Me parece que la única cosa que no se ha dicho, en medio de tantas formulaciones, previsiones y curvas, es la del pánico que en la población se ha producido frente a la posibilidad de verse enferma o acaso sentirse sana y ser descubierta por la policía sanitaria como presunta infectada.

Se ha dicho que el número de enfermos no es el de los registrados, sino tres o cuatro veces mayor porque muy pocos —patriotas— se someten voluntariamente a examen para no ser ellos los causantes de la muerte de sus semejantes. Un número grande ha dejado de acudir a los centros de salud como antes lo hacían por cualquier picadura de mosco. Una de las pocas consecuencias favorables de esta tragedia ha sido la de abolir por completo el abuso que de los seguros sociales se venía haciendo por parte de los hipocondríacos, tan divertidamente descritos por el admirable Juan Esteban Constaín en su columna del pasado jueves 30 de abril. Diría que no sólo acudían al seguro los depresivos de la salud, sino quienes han encontrado siempre en la previsión médica un derecho que no debe desaprovecharse.

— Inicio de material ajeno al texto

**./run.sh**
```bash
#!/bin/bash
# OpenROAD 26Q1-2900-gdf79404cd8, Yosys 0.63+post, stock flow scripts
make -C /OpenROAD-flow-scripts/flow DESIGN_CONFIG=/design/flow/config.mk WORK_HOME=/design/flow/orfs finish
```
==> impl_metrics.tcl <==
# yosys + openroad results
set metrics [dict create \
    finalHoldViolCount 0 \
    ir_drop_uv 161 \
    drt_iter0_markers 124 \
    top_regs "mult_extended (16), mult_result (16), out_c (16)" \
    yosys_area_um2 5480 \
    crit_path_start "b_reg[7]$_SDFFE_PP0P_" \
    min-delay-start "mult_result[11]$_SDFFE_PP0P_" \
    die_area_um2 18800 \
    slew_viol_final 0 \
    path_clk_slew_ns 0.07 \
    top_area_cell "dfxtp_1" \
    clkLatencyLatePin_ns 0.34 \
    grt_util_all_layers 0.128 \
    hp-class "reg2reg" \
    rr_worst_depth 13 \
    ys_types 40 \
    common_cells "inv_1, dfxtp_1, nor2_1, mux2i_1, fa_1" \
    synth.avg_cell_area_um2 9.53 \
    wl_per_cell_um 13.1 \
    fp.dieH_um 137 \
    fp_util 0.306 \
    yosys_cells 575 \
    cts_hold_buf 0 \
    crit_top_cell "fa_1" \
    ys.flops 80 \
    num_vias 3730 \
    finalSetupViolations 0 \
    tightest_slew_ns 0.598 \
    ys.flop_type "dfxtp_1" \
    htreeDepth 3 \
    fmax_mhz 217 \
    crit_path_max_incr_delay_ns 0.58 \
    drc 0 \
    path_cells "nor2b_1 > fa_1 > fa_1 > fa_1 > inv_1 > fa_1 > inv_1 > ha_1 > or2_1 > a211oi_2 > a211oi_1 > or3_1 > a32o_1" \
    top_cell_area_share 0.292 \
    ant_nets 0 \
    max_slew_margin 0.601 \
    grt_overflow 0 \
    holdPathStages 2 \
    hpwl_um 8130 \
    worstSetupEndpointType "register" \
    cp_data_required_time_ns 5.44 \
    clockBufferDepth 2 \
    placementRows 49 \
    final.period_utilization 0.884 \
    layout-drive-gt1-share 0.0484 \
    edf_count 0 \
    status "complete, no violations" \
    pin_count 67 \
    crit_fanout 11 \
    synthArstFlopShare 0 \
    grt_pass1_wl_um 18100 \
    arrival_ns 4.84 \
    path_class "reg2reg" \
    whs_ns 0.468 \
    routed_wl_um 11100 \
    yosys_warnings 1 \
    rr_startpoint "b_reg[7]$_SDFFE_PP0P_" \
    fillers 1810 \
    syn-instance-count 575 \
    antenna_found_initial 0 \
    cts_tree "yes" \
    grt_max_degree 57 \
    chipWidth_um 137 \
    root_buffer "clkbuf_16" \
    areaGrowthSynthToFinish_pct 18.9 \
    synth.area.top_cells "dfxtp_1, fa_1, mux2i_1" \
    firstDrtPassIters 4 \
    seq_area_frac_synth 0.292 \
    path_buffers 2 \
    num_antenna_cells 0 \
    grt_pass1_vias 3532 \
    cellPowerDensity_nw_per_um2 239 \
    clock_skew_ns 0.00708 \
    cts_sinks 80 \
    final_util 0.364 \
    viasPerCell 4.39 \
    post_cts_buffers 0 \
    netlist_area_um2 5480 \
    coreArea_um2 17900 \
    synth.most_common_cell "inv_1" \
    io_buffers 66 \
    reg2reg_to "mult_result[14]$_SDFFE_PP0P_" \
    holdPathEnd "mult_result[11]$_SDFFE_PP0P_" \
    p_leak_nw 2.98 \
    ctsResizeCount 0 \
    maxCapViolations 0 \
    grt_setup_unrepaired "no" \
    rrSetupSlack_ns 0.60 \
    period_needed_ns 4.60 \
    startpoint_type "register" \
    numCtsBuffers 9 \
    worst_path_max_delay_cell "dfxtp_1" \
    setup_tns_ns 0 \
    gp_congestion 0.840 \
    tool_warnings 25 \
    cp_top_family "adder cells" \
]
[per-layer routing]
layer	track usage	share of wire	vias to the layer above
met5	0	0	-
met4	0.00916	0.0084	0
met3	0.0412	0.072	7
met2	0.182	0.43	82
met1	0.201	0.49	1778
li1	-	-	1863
[flow/design.v]
module requant(
    input logic [31:0] in,
    output logic [7:0] out,
    input logic [31:0] b,
    input logic [7:0] shift_factor,
    input logic clk,
    input logic rst,
    input logic en
);
    logic [31:0] in_s1, b_s1;
    logic [7:0] shift_s1;
    logic en_s1;
    logic [63:0] mult_result;
    logic [7:0] shift_s2;
    logic en_s2;
    logic [31:0] shifted;
    logic en_s3;
    logic [7:0] clamped;
    always_ff @(posedge clk or posedge rst) begin
        if (rst) begin
            in_s1 <= '0;
            b_s1  <= '0;
            shift_s1 <= '0;
            en_s1 <= 1'b0;
        end else begin
            in_s1 <= in;
            b_s1  <= b;
            shift_s1 <= shift_factor;
            en_s1 <= en;
        end
    end
    always_ff @(posedge clk or posedge rst) begin
        if (rst) begin
            mult_result <= '0;
            shift_s2 <= '0;
            en_s2 <= 1'b0;
        end else begin
            if (en_s1) begin
                mult_result <= in_s1 * b_s1;
                shift_s2 <= shift_s1;
            end
            en_s2 <= en_s1;
        end
    end
    logic [63:0] shift_temp;
    always_ff @(posedge clk or posedge rst) begin
        if (rst) begin
            shifted <= '0;
            en_s3 <= 1'b0;
        end else begin
            if (en_s2) begin
                shift_temp = mult_result >> shift_s2;
                shifted <= shift_temp[31:0];
            end
            en_s3 <= en_s2;
        end
    end
    always_ff @(posedge clk or posedge rst) begin
        if (rst) begin
            clamped <= '0;
        end else begin
            if (en_s3) begin
                if (shifted[31]) begin
                    if (~(&shifted[31:7])) begin
                        clamped <= 8'h80;   
                    end else begin
                        clamped <= shifted[7:0];
                    end
                end else begin
                    if (|shifted[31:7]) begin
                        clamped <= 8'h7F;   
                    end else begin
                        clamped <= shifted[7:0];
                    end
                end
            end
        end
    end
    assign out = clamped;
endmodule
==> /design/flow/design.v <==
module exgcd_recursion (
	input 	clk,     
	input 	rst_n,   
	input	[7:0] data_a,
	input 	[7:0] data_b,
	input	valid_in,
	output 	[7:0] gcd,
	output  [7:0] inv,
	output  reg valid_out
);
localparam 	IDLE = 2'b00,
			DIV = 2'b01,
			FIN = 2'b10,
			CYC  = 2'b11;
reg [1:0] current_state;
reg	[1:0] next_state;
reg [7:0] a;
reg [7:0] b;
reg [7:0] s_0;
reg [7:0] s_1;
reg [7:0] t_0;
reg [7:0] t_1;
reg [7:0] q;
reg [7:0] r;
reg [7:0] tmps;
reg [7:0] tmpt;
reg [7:0] gcd_out;
reg [7:0] inv_out;
assign gcd = gcd_out;
assign inv = inv_out;
always @(posedge clk or negedge rst_n) begin : state
	if(~rst_n) begin
		current_state <= IDLE;
	end else begin
		current_state <= next_state;
	end
end
always @(*) begin : calculate
	if(~rst_n) begin
 		tmps = 8'b0;
        tmpt = 8'b0;
 		s_0 = 8'b1;
 		s_1 = 8'b0;
 		t_0 = 8'b0;
 		t_1 = 8'b1;
        q = 8'b0;
        r = 8'b0;
		valid_out = 0;
	end else begin
		 case (current_state)
		 	IDLE : begin
                s_0 = 8'b1;
                s_1 = 8'b0;
                t_0 = 8'b0;
                t_1 = 8'b1;
				valid_out = 0;
				if(valid_in) begin
					a = data_a;
		 			b = data_b;
					next_state = DIV;
				end
				else next_state = IDLE;
		 	end
		 	DIV : begin
                r = a % b;
                q = a / b;
		 		next_state = FIN;
		 	end
            FIN : begin
                if(r) next_state = CYC;
                else begin
					valid_out = 1;
					next_state = IDLE;
				end
		 	end
		 	CYC : begin
                a = b;
                b = r;
                tmps = s_0;
                s_0 = s_1;
                s_1 = tmps - q * s_1;
                tmpt = t_0;
                t_0 = t_1;
                t_1 = tmpt - q * t_1;
                next_state = DIV;
		 	end
		 	default : begin 
                next_state = IDLE;
		 	end 
		 endcase
	end
end
always @(posedge clk or negedge rst_n) begin : result
	if(~rst_n) begin
		gcd_out <= 8'b0;
        inv_out <= 8'b0;
	end else begin
		if(current_state == FIN && valid_out == 1)begin
            gcd_out <= b;
            inv_out <= s_1;
        end
	end
end
endmodule : exgcd_recursion
**flow/config.mk**
```make
export PLATFORM = sky130hd
export DESIGN_NAME = exgcd
export DESIGN_NICKNAME = exgcd
export VERILOG_FILES = /design/flow/design.v
export SDC_FILE = /design/flow/constraint.sdc
export NUM_CORES = 4
export LEC_CHECK = 1
export CORE_UTILIZATION = 40
```
**flow/constraint.sdc**
```tcl
current_design exgcd

set clk_period 3.2
set clk_io_pct 0.2

create_clock -name clk0 -period $clk_period [get_ports {clk}]

set non_clock_inputs [all_inputs -no_clocks]
set_input_delay [expr $clk_period * $clk_io_pct] -clock clk0 $non_clock_inputs
set_output_delay [expr $clk_period * $clk_io_pct] -clock clk0 [all_outputs]
```
## design.v

```verilog
module apb_uart #(
    parameter DATAWIDTH = 8,
    parameter CLK_FREQ  = 100_000_000
)(
    input  wire        PCLK,
    input  wire        PRESETn,
    input  wire [31:0] PADDR,
    input  wire        PSEL,
    input  wire        PENABLE,
    input  wire        PWRITE,
    input  wire [31:0] PWDATA,
    output reg  [31:0] PRDATA,
    output reg         PREADY,
    input  wire        rx,
    output wire        tx
);
    reg        tx_en, rx_en;
    reg        tx_rst, rx_rst;
    reg [DATAWIDTH-1:0] tx_buf;
    wire [DATAWIDTH-1:0] rx_buf;
    wire tx_done, tx_busy;
    wire rx_done, rx_busy, rx_err;
    reg [31:0] bauddiv;
    reg tx_start;
    wire s_tick;
    baudrate_gen #(
        .BAUDRATE (9600),
        .CLK_FREQ (CLK_FREQ)
    ) baud_i (
        .clk   (PCLK),
        .reset (~PRESETn),
        .tick  (s_tick)
    );
    uart_tx #(
        .DATAWIDTH(DATAWIDTH)
    ) tx_i (
        .clk      (PCLK),
        .tx_rst   (tx_rst),
        .tx_en    (tx_en),
        .tx_start (tx_start),
        .din      (tx_buf),
        .s_tick   (s_tick),
        .tx       (tx),
        .tx_done  (tx_done),
        .tx_busy  (tx_busy)
    );
    uart_rx #(
        .DATAWIDTH(DATAWIDTH)
    ) rx_i (
        .clk     (PCLK),
        .rx_rst  (rx_rst),
        .rx_en   (rx_en),
        .rx      (rx),
        .s_tick  (s_tick),
        .dout    (rx_buf),
        .rx_done (rx_done),
        .rx_busy (rx_busy),
        .rx_error(rx_err)
    );
    always @(posedge PCLK or negedge PRESETn) begin
        if (!PRESETn) begin
            {tx_en, rx_en, tx_rst, rx_rst} <= 4'b0;
            tx_buf    <= 0;
            bauddiv   <= 0;
            tx_start  <= 0;
            PREADY    <= 0;
            PRDATA    <= 0;
        end else begin
            PREADY    <= 0;
            tx_start  <= 0;
            if (PSEL && PENABLE) begin
                PREADY <= 1;
                if (PWRITE) begin
                    case (PADDR[4:0])
                        5'h00: {tx_en, rx_en, tx_rst, rx_rst} <= PWDATA[3:0];
                        5'h02: begin
                            tx_buf   <= PWDATA[DATAWIDTH-1:0];
                            tx_start <= 1;
                        end
                        5'h04: bauddiv <= PWDATA;
                    endcase
                end else begin
                    case (PADDR[4:0])
                        5'h00: PRDATA <= {28'b0, tx_en, rx_en, tx_rst, rx_rst};
                        5'h01: PRDATA <= {27'b0, rx_err, tx_done, rx_done, tx_busy, rx_busy};
                        5'h02: PRDATA <= {24'b0, tx_buf};
                        5'h03: PRDATA <= {24'b0, rx_buf};
                        5'h04: PRDATA <= bauddiv;
                        default: PRDATA <= 0;
                    endcase
                end
            end
        end
    end
endmodule
module baudrate_gen #(
    parameter integer BAUDRATE = 9600,
    parameter integer CLK_FREQ = 100_000_000
)(
    input  wire clk,
    input  wire reset,
    output reg  tick
);
    localparam integer DIVISOR = (CLK_FREQ + (16*BAUDRATE - 1)) / (16*BAUDRATE);
    reg [15:0] cnt;
    always @(posedge clk or posedge reset) begin
        if (reset) begin
            cnt  <= 0;
            tick <= 0;
        end else if (cnt == DIVISOR-1) begin
            cnt  <= 0;
            tick <= 1;
        end else begin
            cnt  <= cnt + 1;
            tick <= 0;
        end
    end
endmodule
module uart_rx #(
    parameter DATAWIDTH = 8,
    parameter SB_TICK   = 16
)(
    input  wire clk,
    input  wire rx_rst,
    input  wire rx_en,
    input  wire rx,
    input  wire s_tick,
    output reg [DATAWIDTH-1:0] dout,
    output reg rx_done,
    output reg rx_busy,
    output reg rx_error
);
    localparam IDLE  = 2'b00,
               START = 2'b01,
               DATA  = 2'b10,
               STOP  = 2'b11;
    reg [1:0] state, state_n;
    reg [DATAWIDTH-1:0] data, data_n;
    reg [3:0] bit_cnt, bit_cnt_n;
    reg [7:0] s_cnt, s_cnt_n;
    always @(posedge clk or posedge rx_rst) begin
        if (rx_rst) begin
            state   <= IDLE;
            data    <= 0;
            bit_cnt <= 0;
            s_cnt   <= 0;
            dout    <= 0;
            rx_done <= 0;
            rx_busy <= 0;
            rx_error<= 0;
        end else begin
            state   <= state_n;
            data    <= data_n;
            bit_cnt <= bit_cnt_n;
            s_cnt   <= s_cnt_n;
            dout    <= data;
        end
    end
  always @(*) begin
        state_n   = state;
        data_n    = data;
        bit_cnt_n = bit_cnt;
        s_cnt_n   = s_cnt;
        rx_done   = 0;
        rx_busy   = (state != IDLE);
        rx_error  = 0;
        if (rx_en) begin
            case (state)
                IDLE: if (!rx) begin
                          state_n = START;
                          s_cnt_n = 0;
                      end
                START: if (s_tick) begin
                           if (s_cnt == 7) begin
                               state_n   = DATA;
                               s_cnt_n   = 0;
                               bit_cnt_n = 0;
                           end else s_cnt_n = s_cnt + 1;
                       end
                DATA: if (s_tick) begin
                          if (s_cnt == 15) begin
                              data_n = {rx, data[DATAWIDTH-1:1]};
                              s_cnt_n = 0;
                              if (bit_cnt == DATAWIDTH-1)
                                  state_n = STOP;
                              else
                                  bit_cnt_n = bit_cnt + 1;
                          end else s_cnt_n = s_cnt + 1;
                      end
                STOP: if (s_tick) begin
                          if (s_cnt == SB_TICK-1) begin
                              if (!rx) rx_error = 1;
                              state_n = IDLE;
                              rx_done = 1;
                          end else s_cnt_n = s_cnt + 1;
                      end
            endcase
        end
    end
endmodule
module uart_tx #(
    parameter DATAWIDTH = 8,
    parameter SB_TICK   = 16
)(
    input  wire clk,
    input  wire tx_rst,
    input  wire tx_en,
    input  wire tx_start,
    input  wire [DATAWIDTH-1:0] din,
    input  wire s_tick,
    output reg tx,
    output reg tx_done,
    output reg tx_busy
);
    localparam IDLE  = 2'b00,
               START = 2'b01,
               DATA  = 2'b10,
               STOP  = 2'b11;
    reg [1:0] state, state_n;
    reg [7:0] s_cnt, s_cnt_n;
    reg [3:0] bit_cnt, bit_cnt_n;
    reg [DATAWIDTH-1:0] shift, shift_n;
    reg tx_n, done_n;
    always @(posedge clk or posedge tx_rst) begin
        if (tx_rst) begin
            state   <= IDLE;
            s_cnt   <= 0;
            bit_cnt <= 0;
            shift   <= 0;
            tx      <= 1;
            tx_done <= 0;
            tx_busy <= 0;
        end else begin
            state   <= state_n;
            s_cnt   <= s_cnt_n;
            bit_cnt <= bit_cnt_n;
            shift   <= shift_n;
            tx      <= tx_n;
            tx_done <= done_n;
            tx_busy <= (state_n != IDLE);
        end
    end
    always @* begin
        state_n   = state;
        s_cnt_n   = s_cnt;
        bit_cnt_n = bit_cnt;
        shift_n   = shift;
        tx_n      = tx;
        done_n    = 0;
        if (tx_en) begin
            case (state)
                IDLE: begin
                    tx_n = 1;
                    if (tx_start) begin
                        shift_n = din;
                        s_cnt_n = 0;
                        state_n = START;
                    end
                end
                START: begin
                    tx_n = 0;
                    if (s_tick) begin
                        if (s_cnt == SB_TICK-1) begin
                            s_cnt_n   = 0;
                            bit_cnt_n = 0;
                            state_n   = DATA;
                        end else s_cnt_n = s_cnt + 1;
                    end
                end
                DATA: begin
                    tx_n = shift[bit_cnt];
                    if (s_tick) begin
                        if (s_cnt == SB_TICK-1) begin
                            s_cnt_n = 0;
                            if (bit_cnt == DATAWIDTH-1)
                                state_n = STOP;
                            else
                                bit_cnt_n = bit_cnt + 1;
                        end else s_cnt_n = s_cnt + 1;
                    end
                end
                STOP: begin
                    tx_n = 1;
                    if (s_tick) begin
                        if (s_cnt == SB_TICK-1) begin
                            state_n = IDLE;
                            done_n  = 1;
                            s_cnt_n = 0;
                        end else s_cnt_n = s_cnt + 1;
                    end
                end
            endcase
        end
    end
endmodule
```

De ahí el paradójico resultado que se está registrando en los centros clínicos, de no tener pacientes, con el deterioro consiguiente de las finanzas que los respaldaban. La gente no acude, la gente elude y disimula sus males, porque imaginan que de un dolor de cabeza ya no se sale con unas pastillas de acetaminofén, sino que pueden quedar enfundados en bata azul, enmascarados, atados en camillas, mirando apresuradamente los techos de los sanatorios. Puestos luego en coma inducido o muertos sin enterarse de ello —tal vez al llegar al túnel—, cremados y convertidos en polvo de siglos.

Ojo, pues, el pánico reduce el número probable de los afectados y disminuye el de quienes antes acudían a las instituciones de salud y ahora prefieren curarse en casa, como también lo prescribe el Gobierno.

En tiempos médicos y de acuartelamiento doméstico cae la economía sin comercio y no se salvan las entidades de salud, que pierden también su brazo económico.